Watching the programme last night about becoming less anxious, less inside your own head, less analytical and to grow out of it and it really is beginning to feel as if that is happening. I can't tell you how difficult it actually is though. It is a continual struggle to stop yourself going back to where you were. It's easy to fall back into the habits of a lifetime and go to that "happy place" in your head except it isn't a happy place at all, it's insular, it's self injuring, it's poisonous sometimes eating away at you, it's lonely and yet it is also comfortable and self fulfilling, familiar and my bolt hole from reality. It's where I do all my thinking and planning, it's also where I mentally "self-harm" myself where I beat myself up, where my darkest thoughts gang up on me and so it isn't all that nice either.

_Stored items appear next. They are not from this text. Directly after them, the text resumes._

==> config.mk <==
export PLATFORM = sky130hd
export DESIGN_NAME = alu_arbiter_flat
export DESIGN_NICKNAME = d
export VERILOG_FILES = /design/src/rtl/alu_arbiter_if.sv /design/src/rtl/alu_arbiter.sv /design/src/flat_wrapper.sv
export SDC_FILE = /design/constraint.sdc
export NUM_CORES = 1
export LEC_CHECK = 0
export ABC_AREA = 1
export CAP_MARGIN = 20
export CORE_AREA = 2 2 146 148
export DETAILED_ROUTE_END_ITERATION = 16
export DIE_AREA = 0 0 148 150
export PLACE_DENSITY = 0.62
export SETUP_SLACK_MARGIN = 0.02
export SLEW_MARGIN = 20
export SYNTH_ARGS = -nofsm -noshare
export SYNTH_HDL_FRONTEND = slang
export SYNTH_SLANG_ARGS = --single-unit
==> constraint.sdc <==
create_clock -name CLK -period 1.8 [get_ports CLK]
set_input_delay 0.18 -clock CLK [delete_from_list [all_inputs] [get_ports CLK]]
set_output_delay 0.18 -clock CLK [all_outputs]
set_load 0.01 [all_outputs]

I wonder if I struggle with mental health problems but I don't think so, I certainly have never felt that I have. I do suffer from massive introversion and with the processing power of my brain - more so when it isn't doing anything other than looking at itself - it leaves me open to attack myself and if you've read this blog you know how bad that can be. I have no doubt that I've had depression of some sort and that I have pretty low self esteem and low confidence levels although if you met me face-to-face you'd probably find that hard to believe, I'm pretty good on the outside just a little bit rotten on the inside.
The Hippocampus region of the brain and it's there that some of the stress that cancer caused appears to have screwed around with my head was mentioned last night - a little too much to go through here. I was thinking about how I've taken a long time to get to a position of taking a bit of control and to stop living in this spiral of introverted inward gazing, self mocking post cancer life that just didn't allow me to build away from what had happened. How I envy some of the patients I met who took this all in their stride and cancer surgery was like popping down to Sainsburys for them. They turned up, had their operation and went straight back to their lives.
Me? It affected me pretty deeply and profoundly as mortality was presented to me right before my eyes. I wanted to know all about it, how to cure it, prognosis, mathematical equations, odds and potential life expectancy. To me, I needed to understand all this. Not sure that it would be everyone's ideal.
Let's leave the operations, treatments, side effects and physicals to one side apart from to say that these are challenging in their own right. Apart from here in the blog and on the odd occasions when I did feel like sh1te, I hid that lot - no need to upset anyone else is there? I struggled more with the mental side.
After all these years and quite suddenly it dawned on me that if I was to get out of here, get out of my mind - without the use of mind bending drugs that is! :-) - I needed to let go of how I live now (well then) and to start to live my life through a more emotionally driven way rather than the theory plann, manage and direct way I have all my adult life. To me it is a terrifying place to go because it does mean I don't have that control, it is also liberating and exciting and makes me feel alive as well. It's only been three weeks and it's been anything but straightforward and it certainly hasn't been easy but I do have a couple of very close friends who are helping me through this transition. I'm so glad that they are there because I struggle with it but I'll not be beaten.
I'd say that my self esteem and self belief have improved, I feel good most of the time, I actually stand and walk tall when I'm out, I can feel that. I do get attacks of confidence and doubt but I am dealing with those. It feels like I'm struggling to shed off an old skin and emerge anew. It isn't all happening at once that's impossible but day by day I am getting more confident, have a much better can do attitude and slowly the procrastination that has dogged me for so very long is beginning to melt away.
Life's got good at last - life's also got frightening and big and time is going fast and slow and I feel great and worried :-) It's brilliant, it's all rather new, it's all rather scary and yet wonderful too. I've a long way to go to change my head and to climb out of the cr@p place I've been for so long. I've the opportunity to grasp it, I have good friends who are there to support me too.
The climb away from Depression is a long one but I've made a great start, my mind is now open to new possibilities and gradually I'm being pulled out of the prehensile strands that hold me back and of the shadows of my mind that aren't there to help but to wound me.